Integragion with C++ #1181

paulorla · 2023-02-09T13:58:34Z

paulorla
Feb 9, 2023

Hello Everyone,

Our team wants to develop some functions in C++ (for efficiency reasons) and port the solutions for the river.
For now, we are using PyBind11 to make our implementation visible to Python functions.
Is it possible to make pull requests of C++ code? If so, which library (PyBind11, Cython, ...) should we use to expose the C++ functions to Python?

Answered by MaxHalford

Feb 9, 2023

Hello @paulorla.

Our team wants to develop some functions in C++ (for efficiency reasons) and port the solutions for the river.

Nice! What kind of contributions are you thinking of? Do you have any method in mind?

Also, what do you mean exactly by "efficiency reasons"? Even if you implement a method in C++, you'll be limited by the fact that the main control loop happens in Python. That's the downside of streaming vs. mini-batch processing -- although we support mini-batch processing in some places too.

Is it possible to make pull requests of C++ code? If so, which library (PyBind11, Cython, ...) should we use to expose the C++ functions to Python?

I see no reason not to. As of now, w…

View full answer

MaxHalford · 2023-02-09T14:05:57Z

MaxHalford
Feb 9, 2023
Maintainer

Hello @paulorla.

Our team wants to develop some functions in C++ (for efficiency reasons) and port the solutions for the river.

Nice! What kind of contributions are you thinking of? Do you have any method in mind?

Also, what do you mean exactly by "efficiency reasons"? Even if you implement a method in C++, you'll be limited by the fact that the main control loop happens in Python. That's the downside of streaming vs. mini-batch processing -- although we support mini-batch processing in some places too.

Is it possible to make pull requests of C++ code? If so, which library (PyBind11, Cython, ...) should we use to expose the C++ functions to Python?

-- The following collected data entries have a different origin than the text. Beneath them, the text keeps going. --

File: src/rtl/vector_control_pipe.sv
// rtl/vector_control_pipe.sv - opcode sequencer with EX/MEM/WB control-word pipeline
//
// Ports:
//   clk, rst            clock; asynchronous active-low reset
//   op_valid, opCode    opcode offer from upstream; op_ready high in IDLE only
//   stall_in            freezes every stage register, the FSM and beat counter
//   flush               clears EX and abandons any vector op; MEM/WB still advance
//   ctrl_ex/mem/wb      registered control word per stage
//   lane_idx_ex         beat index of the word in EX (0 for scalars/bubbles)
//   busy                vector op in progress
//   illegal             (VCP_ILLEGAL_TRAP_EN only) sticky unknown-opcode flag
// Macro VCP_ILLEGAL_TRAP_EN enables the illegal-opcode trap.
module vector_control_pipe
    import vcp_pkg::*;
#(
    parameter int OPCODE_W = 4,
    parameter int CTRL_W   = 16,
    parameter int VLEN     = 8,
    parameter int LANES    = 2,
    localparam int BEATS   = VLEN / LANES,
    localparam int LIDX_W  = (BEATS > 1) ? $clog2(BEATS) : 1
) (
    input  logic                clk,
    input  logic                rst,
    input  logic                op_valid,
    input  logic [OPCODE_W-1:0] opCode,
    output logic                op_ready,
    input  logic                stall_in,
    input  logic                flush,
    output logic [CTRL_W-1:0]   ctrl_ex,
    output logic [CTRL_W-1:0]   ctrl_mem,
    output logic [CTRL_W-1:0]   ctrl_wb,
    output logic [LIDX_W-1:0]   lane_idx_ex,
    output logic                busy
`ifdef VCP_ILLEGAL_TRAP_EN
    ,
    output logic                illegal
`endif
);

    localparam logic [LIDX_W-1:0] LAST_BEAT = LIDX_W'(BEATS - 1);

    vcp_state_t          state_q;
    logic [LIDX_W-1:0]   beat_q;      // next beat index to issue while in VEC_ISSUE
    logic [CTRL_W-1:0]   vec_word_q;  // upstream may drop the opcode after accept
    logic [CTRL_W-1:0]   dec_word;
    logic                accept;
    logic                dec_is_vector;

    vcp_opcode_decoder #(
        .OPCODE_W (OPCODE_W),
        .CTRL_W   (CTRL_W)
    ) u_decoder (
        .opcode    (opCode),
        .ctrl_word (dec_word)
    );

    assign op_ready      = (state_q == ST_IDLE);
    assign busy          = (state_q == ST_VEC_ISSUE);
    assign accept        = op_valid & op_ready & ~stall_in & ~flush;
    assign dec_is_vector = dec_word[BIT_VECTOR_WRE];

    always_ff @(posedge clk or negedge rst) begin
        if (!rst) begin
            state_q     <= ST_IDLE;
            beat_q      <= '0;
            vec_word_q  <= '0;
            ctrl_ex     <= '0;
            ctrl_mem    <= '0;
            ctrl_wb     <= '0;
            lane_idx_ex <= '0;
        end else if (flush) begin
            // Flush wins over stall: the older MEM/WB entries still drain.
            ctrl_wb     <= ctrl_mem;
            ctrl_mem    <= ctrl_ex;
            ctrl_ex     <= '0;
            lane_idx_ex <= '0;
            state_q     <= ST_IDLE;
            beat_q      <= '0;
        end else if (!stall_in) begin
            ctrl_wb  <= ctrl_mem;
            ctrl_mem <= ctrl_ex;
            case (state_q)
                ST_IDLE: begin
                    lane_idx_ex <= '0;
                    if (accept) begin
                        ctrl_ex <= dec_word;
                        // A single-beat vector completes in this cycle.
                        if (dec_is_vector && (BEATS > 1)) begin
                            state_q    <= ST_VEC_ISSUE;
                            beat_q     <= LIDX_W'(1);
                            vec_word_q <= dec_word;
                        end
                    end else begin
                        ctrl_ex <= '0;
                    end
                end
                ST_VEC_ISSUE: begin
                    ctrl_ex     <= vec_word_q;
                    lane_idx_ex <= beat_q;
                    if (beat_q == LAST_BEAT) begin
                        state_q <= ST_IDLE;
                        beat_q  <= '0;
                    end else begin
                        beat_q <= beat_q + LIDX_W'(1);
                    end
                end
                default: begin
                    state_q <= ST_IDLE;
                    beat_q  <= '0;
                end
            endcase
        end
    end

`ifdef VCP_ILLEGAL_TRAP_EN
    always_ff @(posedge clk or negedge rst) begin
        if (!rst) begin
            illegal <= 1'b0;
        end else if (accept && dec_word[BIT_ILLEGAL]) begin
            illegal <= 1'b1;
        end
    end
`endif

endmodule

I see no reason not to. As of now, we have some Cython code and some Rust code. We build wheels, so it's not a problem for our users. I'm not savvy enough about the pros and cons of PyBind11 vs. Cython vs. cffi, so it's up to you -- I found a comparison here. @AdilZouitine @gbolmier do you have any input?

Note that we have a VectorDict implemented with Cython. So maybe it's worth sticking to Cython, that way you can re-use VectorDict.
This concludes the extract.